P/Q-type calcium channel ablation in a mice glycinergic synapse mediated by multiple types of Ca²+ channels alters transmitter release and short term plasticity.

Ca(v)2.1 channels (P/Q-type) play a prominent role in controlling neurotransmitter release. Transgenic mice in which the α1A pore-forming subunit of Ca(v)2.1 channels is ablated (KO) provide a powerful tool to study Ca(v)2.1 function in synaptic transmission in vivo. Whole-cell patch clamp was used to measure inhibitory glycinergic postsynaptic currents (IPSCs) from the lateral superior olive (LSO).

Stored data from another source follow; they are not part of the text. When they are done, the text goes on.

What follows belongs to an exercise in optimizing a design on an open flow for small area, a short achievable clock period and few clock cycles; a production flow would make more cautious choices.
Power figures rest on the tool's default switching activity, not on a simulated workload.

Design crcarc, start of the top module:
module crcarc (
    input  wire        clk,
    input  wire        rst,         
    input  wire        cmd_valid,
    output wire        cmd_ready,
    input  wire [11:0] cmd,
    output reg         rsp_valid,
    output reg  [31:0] rsp
);
==> flow/config.mk <==
export PLATFORM = sky130hd
export DESIGN_NAME = crcarc
export DESIGN_NICKNAME = crcarc
export VERILOG_FILES = /design/flow/design.v
export SDC_FILE = /design/flow/constraint.sdc
export NUM_CORES = 4
export LEC_CHECK = 0
export CAP_MARGIN = 20
export CORE_MARGIN = 2
export CORE_UTILIZATION = 40
export SETUP_SLACK_MARGIN = 2.5
export SLEW_MARGIN = 20
==> flow/constraint.sdc <==
create_clock -name core_clock -period 5.0 [get_ports {clk}]
set_input_delay 1.0000 -clock core_clock [delete_from_list [all_inputs] [get_ports {clk}]]
set_output_delay 1.0000 -clock core_clock [all_outputs]
set_load 0.01 [all_outputs]
run.sh (not shown) runs the stock make flow with config.mk's settings and CLKGATE_MAP_FILE= SYNTH_SCRIPT=/design/flow/synth_recipe.tcl, a recipe that flattens the netlist after the stock synthesis.
The baseline finished clean.
Rerun with:
--- a/flow/design.v
+++ b/flow/design.v
@@ -1,15 +1,15 @@
 module crcarc (
     input  wire        clk,
     input  wire        rst,         
     input  wire        cmd_valid,
     output wire        cmd_ready,
     input  wire [11:0] cmd,
     output reg         rsp_valid,
-    output reg  [31:0] rsp
+    output wire [31:0] rsp
 );
     localparam [3:0] OP_NOP       = 4'h0;
     localparam [3:0] OP_CRC_CLR   = 4'h1;
     localparam [3:0] OP_CRC_BYTE  = 4'h2;
     localparam [3:0] OP_DEC_START = 4'h3;
     localparam [3:0] OP_DEC_CHAR  = 4'h4;
     localparam [3:0] OP_HEX_START = 4'h5;
@@ -40,15 +40,17 @@
     reg [2:0]  dcode;
     reg [15:0] hexv;
     reg [2:0]  hcnt;
     reg [2:0]  hcode;
     reg [15:0] calc;
     reg        match;
     reg        ill;
+    reg        cv;
     reg [11:0] cq;
+    reg [4:0]  rsel;
     assign cmd_ready = 1'b1;
     wire [3:0] op  = cq[11:8];
     wire [7:0] arg = cq[7:0];
     reg [15:0] crc_next_byte;
     integer    i;
     always @(*) begin
         crc_next_byte = crc ^ {8'h00, arg};
@@ -75,21 +77,18 @@
             4'd9:    cfg_legal = (arg[3:0] == 4'd0);
             default: cfg_legal = 1'b0;
         endcase
     end
     wire       at_point     = (decimals != 4'd0) && (dpos == digits);
     wire       dec_last     = (decimals == 4'd0) ? (dpos + 4'd1 == digits)
                                                  : ({1'b0, dpos} == {1'b0, digits} + {1'b0, decimals});
-    wire [3:0]  dig         = arg[3:0];
-    wire [18:0] lo_next     = {1'b0, acc_lo, (dig[3] ? 3'd7 : dig[2:0])}
-                            + {3'b000, acc_lo, dig[3]}
-                            + {18'd0, dig[3] & dig[0]};
-    wire [14:0] hi_next     = {acc_hi[11:0], (acc_c[3] ? 3'd7 : acc_c[2:0])}
-                            + {acc_hi[13:0], acc_c[3]}
-                            + {14'd0, acc_c[3] & acc_c[0]};
+    wire [17:0] lo5         = {3'd0, acc_lo} + {1'b0, acc_lo, 2'b00} + {15'd0, arg[3:1]};
+    wire [18:0] lo_next     = {lo5, arg[0]};
+    wire [13:0] hi5         = acc_hi[13:0] + {acc_hi[11:0], 2'b00} + {11'd0, acc_c[3:1]};
+    wire [14:0] hi_next     = {hi5, acc_c[0]};
     wire [29:0] acc         = {acc_hi, acc_lo};
     wire [1:0] dstate = (dcode == D_IDLE) ? 2'd0 :
                         (dcode == D_RUN)  ? 2'd1 :
                         (dcode == D_DONE) ? 2'd2 : 2'd3;
     wire [3:0] derrc  = (dstate == 2'd3) ? {1'b0, dcode} : 4'd0;
     wire       d_run  = (dcode == D_RUN);
     wire       d_err  = (dstate == 2'd3);
@@ -101,30 +100,31 @@
                                      : arg[3:0];
     wire       h_err  = hcode[2] | (hcode[1] & hcode[0]);
     wire [1:0] hstate = h_err ? 2'd3 : hcode[1:0];
     wire [3:0] herrc  = h_err ? {1'b0, hcode} : 4'd0;
     wire       h_run  = (hcode == H_RUN);
     wire [31:0] status = {decimals, digits, 1'b0, hcnt, dpos, herrc, derrc,
                           2'b00, ill, match, hstate, dstate};
-    reg  [31:0] rd_value;
-    always @(*) begin
-        case (arg)
-            8'h00:   rd_value = {16'd0, crc};
-            8'h01:   rd_value = {2'd0, acc_p ? hi_next : acc_hi, acc_lo};
-            8'h02:   rd_value = {16'd0, hexv};
-            8'h03:   rd_value = {16'd0, calc};
-            8'h04:   rd_value = status;
-            default: rd_value = 32'd0;
-        endcase
-    end
+    assign rsp = ({32{rsel[0]}} & {16'd0, crc})
+               | ({32{rsel[1]}} & {2'd0, acc})
+               | ({32{rsel[2]}} & {16'd0, hexv})
+               | ({32{rsel[3]}} & {16'd0, calc})
+               | ({32{rsel[4]}} & status);
     always @(posedge clk) begin
-        cq[7:0] <= cmd[7:0];
-        rsp     <= rd_value;      
+        cq   <= cmd;
+        rsel <= 5'd0;
+        if (cv && op == OP_RD && arg[7:3] == 5'd0) begin
+            rsel[0] <= (arg[2:0] == 3'd0);
+            rsel[1] <= (arg[2:0] == 3'd1);
+            rsel[2] <= (arg[2:0] == 3'd2);
+            rsel[3] <= (arg[2:0] == 3'd3);
+            rsel[4] <= (arg[2:0] == 3'd4);
+        end
         if (rst) begin
-            cq[11:8]  <= OP_NOP;
+            cv        <= 1'b0;
             crc       <= 16'd0;
             acc_lo    <= 15'd0;
             acc_hi    <= 15'd0;
             acc_c     <= 4'd0;
             acc_p     <= 1'b0;
             digits    <= 4'd0;
             decimals  <= 4'd0;
@@ -134,20 +134,20 @@
             hcnt      <= 3'd0;
             hcode     <= H_IDLE;
             calc      <= 16'd0;
             match     <= 1'b0;
             ill       <= 1'b0;
             rsp_valid <= 1'b0;
         end else begin
-            cq[11:8]  <= cmd_valid ? cmd[11:8] : OP_NOP;
+            cv        <= cmd_valid;
             rsp_valid <= 1'b0;
             acc_p     <= 1'b0;
             if (acc_p)
                 acc_hi <= hi_next;
-            begin
+            if (cv) begin
                 case (op)
                     OP_NOP: ;
                     OP_CRC_CLR:  crc <= 16'd0;
                     OP_CRC_BYTE: crc <= crc_next_byte;
                     OP_DEC_START: begin
                         digits   <= arg[7:4];
                         decimals <= arg[3:0];
Outcome:
- The new run went through all stages and came out clean
- sequential power decreases by 18%
- hold slack barely changes
- utilization increases by 2.9 points
- cell area decreases by 0.32%
- first-iteration DRC count increases by 5.2%
- via count decreases by 0.38%
- clock-buffer cell count decreases by 1
- area after synthesis decreases by 4.6%
- die area decreases by 4.5%
- critical path depth does not change
- final cell count decreases by 0.56%
Function was not checked in any run of this note: the RTL went through the layout flow alone.

## port drivers added, routing unchanged
No port has a modelled driver above. Below, the same layouts with a new extraction and two added sets of constraints.
Step 1: set_driving_cell puts a clkbuf_16 on clk and a buf_2 on each other input, an assumption about the parent block.
Step 2 also shifts input and output timing later by t, the mid clock arrival at the registers, as if the neighbouring blocks saw the same clock.
Three values: ideal ports, drivers, drivers and shift; two values: the first two.
| run | t, ns | slack for setup (ns) | hold WS [ns] | worst register clock-pin slew, ns | worst data-port slew with drivers (ns) |
|---|---|---|---|---|---|
| the first run | 0.476 | 2.447 / 2.447 / 2.301 | 0.451 / 0.451 / 0.451 | 0.07 / 0.07 | 0.04 |
| the second run | 0.474 | 2.273 / 2.273 / 2.273 | 0.452 / 0.452 / 0.452 | 0.06 / 0.06 | 0.03 |
After both steps every run listed still meets setup and hold. The setup slack of the first run, which loses most, moves by 0.000 ns with the drivers and by -0.146 ns with both steps.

Comparing wild-type (WT) and KO mice, we investigated the relevance of P/Q-type calcium channels at a glycinergic synapse mediated by multiple types of Ca(2+) channels, in opposition to synapses where only this type of Ca(2+) channels are in charge of transmitter release. We found that in KO mice, N-type and L-type Ca(2+) channels control synaptic transmission, resulting in a functional but reduced glycinergic transmitter release. Pair pulse facilitation of synaptic currents is retained in KO mice, even when synaptic transmission is driven by either N or L-type calcium channels alone, in contrast with lack of this phenomenon in other synapses which are exclusively mediated by P/Q-type channels. Thus, pointing a difference between P/Q- and N-type channels present in single or multiple types of calcium channels driven synapses. Significant alterations in short-term synaptic plasticity were observed. KO mice exhibited a stronger short term depression (STD) of IPSCs during repetitive stimulation at high frequency and recovered with a larger time constant compared to WT mice. Finally, transmitter release at the LSO synapse from KO mice was strongly modulated by presynaptic GTP-binding protein-coupled receptor γ-aminobutyric acid type B (GABA(B)).